I went to this wonderful tree lighting ceremony and cookie party at W&L and was completely distracted by both the amount of sugar available (cookies, cupcakes, brittle, candy, cider, hot chocolate, …) and the fabulous decorations. These included the stellated star (above) and the fabulous minimal surfaces created by stretching fabric between a table top and it’s legs. The red lighting just added extra pizzazz.

I’ve also seen a lot of knots out there in the real world. My favorite is this folded trefoil knot on the back of a truck. Exactly the kinds of knots I’ve been researching with my undergraduate students.

One of my friends I knit with has the best earrings – nice and knotty! Fun way to be festive at this time of year. (She’s a graphic designer, so was greatly amused at my need to take a picture of her earrings!) I believe that this earring is a true lover’s knot.

# Snowflakes

I’ve a had blast the past week or so 3d printing some snowflakes. They are for the math department for decorations around the holidays.

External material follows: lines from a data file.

$ cat src/hw/rtl/epoch_seconds_to_calendar_date.sv
// ----------------------------------------------------------------------------
// epoch_seconds_to_calendar_date
// Converts seconds since 1970-01-01 00:00 into broken-down calendar time using
// one shared constant divider under a small sequencer.
// ----------------------------------------------------------------------------
//  channel  | handshake          | payload
//  ---------+--------------------+-----------------------------------------
//  input    | start, busy        | epoch_seconds_i
//  result   | valid_o (strobe)   | second_of_minute_o .. day_of_year_o
//
//  A beat runs six divisions on the shared divider, then a month search
//  that steps down from December until the month is found. busy is high for
//  all of it. valid_o lasts one cycle and cannot be stalled. Reset clears the
//  sequencer and the strobe only.
// ----------------------------------------------------------------------------
module epoch_seconds_to_calendar_date (
  input  logic        clk_i,
  input  logic        rst_ni,
  input  logic        start,
  output logic        busy,
  input  logic [31:0] epoch_seconds_i,
  output logic        valid_o,
  output logic [5:0]  second_of_minute_o,
  output logic [5:0]  minute_of_hour_o,
  output logic [4:0]  hour_of_day_o,
  output logic [4:0]  day_of_month_o,
  output logic [3:0]  month_number_o,
  output logic [7:0]  year_since_1900_o,
  output logic [2:0]  weekday_o,
  output logic [8:0]  day_of_year_o
);

  localparam logic [1:0] StIdle  = 2'd0;
  localparam logic [1:0] StIssue = 2'd1;
  localparam logic [1:0] StWait  = 2'd2;
  localparam logic [1:0] StMonth = 2'd3;

  localparam logic [2:0] StepSec    = 3'd0;
  localparam logic [2:0] StepMin    = 3'd1;
  localparam logic [2:0] StepHour   = 3'd2;
  localparam logic [2:0] StepWday   = 3'd3;
  localparam logic [2:0] StepPeriod = 3'd4;
  localparam logic [2:0] StepYear   = 3'd5;

  logic [1:0]  state_q, state_d;
  logic [2:0]  step_q, step_d;
  logic        valid_q, valid_d;
  logic [31:0] secs_q;
  logic [5:0]  sec_q, min_q;
  logic [4:0]  hour_q;
  logic [15:0] days_q;
  logic [2:0]  wday_q;
  logic [5:0]  periods_q;
  logic [10:0] in_period_q;
  logic [8:0]  doy_q;
  logic [7:0]  year_q;
  logic [3:0]  month_q;
  logic [4:0]  dom_q;

  escd_pkg::div_req_t div_req;
  escd_pkg::div_rsp_t div_rsp;

  logic        accept;
  logic [15:0] d68;
  logic        past_leap;
  logic [8:0]  mstart;
  logic        found;

  assign accept    = start && !busy;
  assign d68       = days_q + escd_pkg::Days1968To1970;
  assign past_leap = div_rsp.remainder >= escd_pkg::LeapDayEnd;
  assign mstart    = escd_pkg::month_start(month_q - 4'd1)
                   + {8'd0, (month_q > 4'd2) && (year_q[1:0] == 2'd0)};
  assign found     = (doy_q >= mstart) || (month_q == 4'd1);

  escd_div u_div (
    .clk_i  (clk_i),
    .rst_ni (rst_ni),
    .req_i  (div_req),
    .rsp_o  (div_rsp)
  );

  always_comb begin
    div_req.start = (state_q == StIssue);
    unique case (step_q)
      StepSec: begin
        div_req.dividend = secs_q;
        div_req.divisor  = escd_pkg::SecsPerMin;
      end
      StepMin: begin
        div_req.dividend = div_rsp.quotient;
        div_req.divisor  = escd_pkg::MinsPerHour;
      end
      StepHour: begin
        div_req.dividend = div_rsp.quotient;
        div_req.divisor  = escd_pkg::HoursPerDay;
      end
      StepWday: begin
        div_req.dividend = {16'd0, days_q + escd_pkg::EpochWeekday};
        div_req.divisor  = escd_pkg::DaysPerWeek;
      end
      StepPeriod: begin
        div_req.dividend = {16'd0, d68};
        div_req.divisor  = escd_pkg::DaysPerPeriod;
      end
      default: begin
        div_req.dividend = {16'd0, d68 - {10'd0, periods_q}};
        div_req.divisor  = escd_pkg::DaysPerYear;
      end
    endcase
  end

  always_comb begin
    state_d = state_q;
    step_d  = step_q;
    valid_d = 1'b0;
    unique case (state_q)
      StIdle: begin
        if (accept) begin
          state_d = StIssue;
          step_d  = StepSec;
        end
      end
      StIssue: state_d = StWait;
      StWait: begin
        if (div_rsp.done) begin
          if (step_q == StepYear) begin
            state_d = StMonth;
          end else begin
            state_d = StIssue;
            step_d  = step_q + 3'd1;
          end
        end
      end
      default: begin
        if (found) begin
          state_d = StIdle;
          valid_d = 1'b1;
        end
      end
    endcase
  end

  always_ff @(posedge clk_i or negedge rst_ni) begin
    if (!rst_ni) begin
      state_q <= StIdle;
      step_q  <= StepSec;
      valid_q <= 1'b0;
    end else begin
      state_q <= state_d;
      step_q  <= step_d;
      valid_q <= valid_d;
    end
  end

  always_ff @(posedge clk_i) begin
    if (accept) begin
      secs_q <= epoch_seconds_i;
    end
    if (state_q == StWait && div_rsp.done) begin
      unique case (step_q)
        StepSec:  sec_q  <= div_rsp.remainder[5:0];
        StepMin:  min_q  <= div_rsp.remainder[5:0];
        StepHour: begin
          hour_q <= div_rsp.remainder[4:0];
          days_q <= div_rsp.quotient[15:0];
        end
        StepWday: wday_q <= div_rsp.remainder[2:0];
        StepPeriod: begin
          periods_q   <= div_rsp.quotient[5:0] + {5'd0, past_leap};
          in_period_q <= div_rsp.remainder;
        end
        default: begin
          year_q  <= div_rsp.quotient[7:0] + escd_pkg::BaseYear;
          doy_q   <= div_rsp.remainder[8:0]
                   + {8'd0, (in_period_q >= escd_pkg::LeapDayEnd)
                            && (in_period_q <= escd_pkg::LastDayOfLeap)};
          month_q <= 4'd12;
        end
      endcase
    end
    if (state_q == StMonth) begin
      if (found) begin
        dom_q <= 5'(doy_q - mstart + 9'd1);
      end else begin
        month_q <= month_q - 4'd1;
      end
    end
  end

  assign busy               = (state_q != StIdle);
  assign valid_o            = valid_q;
  assign second_of_minute_o = sec_q;
  assign minute_of_hour_o   = min_q;
  assign hour_of_day_o      = hour_q;
  assign day_of_month_o     = dom_q;
  assign month_number_o     = month_q;
  assign year_since_1900_o  = year_q;
  assign weekday_o          = wday_q;
  assign day_of_year_o      = doy_q;

endmodule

I’ve been using Mathgrrl’s (aka Laura Taalman) snowflake ornaments (Thigiverse thing 195032). She’s since customized the design here: http://www.thingiverse.com/thing:570339.

I also had a blast printing some of her fractal snowflakes from the Snowflakerator snowflake machine found here: http://www.thingiverse.com/thing:1159436.

I even designed a few of my own found here, here and here.

# Math at the Simon’s Center for Geometry and Physics

I had the very great privilege of being a co-organizer of a workshop held at the Simon’s Center for Geometry and Physics and NYU Stony Brook. This was the workshop on the Symplectic and Algebraic Geometry in the Statistical Physics of Polymers. It was my first time to this campus, and I had a blast with both the math at the workshop AND all the visualization of math in the environment.

My first hint that things were going to be special, was the fantastic Umbilic Torus sculpture found at the end of an avenue of trees between the center and the math department.

The sculpture is by Dr Helamun Ferguson, click  here to find a photo gallery showing the design and construction of the piece.

The sculpture consists of a space filling curve all over the surface of the sculpture. The sharp curve along the edges is a trefoil knot, winding three times around the central hole (the longitude on the torus) and twice around the sculpture the other way (the meridian on the torus).

The base of the sculpture is a large round granite disk with a 3 sided deltoid mirroring the 3-fold symmetry of the sculpture overhead. The base had to be left to settle for a year, and was greatly loved by the local skate-boarders!

The Simon’s Center itself is in a wonderful airy building, with mathematical themes blended seamlessly in the design. I kept finding treasures as the workshop went on. The most obvious, is the sandstone wall behind the stair case leading up to the cafe on the second floor. It is covered with small math motifs from knots, to physics, to finding the square root of 2.

Even the screens on the side of the first floor lounge are mathematical, with different tilings of the plane illustrated. Just love the artistry of the designs in them.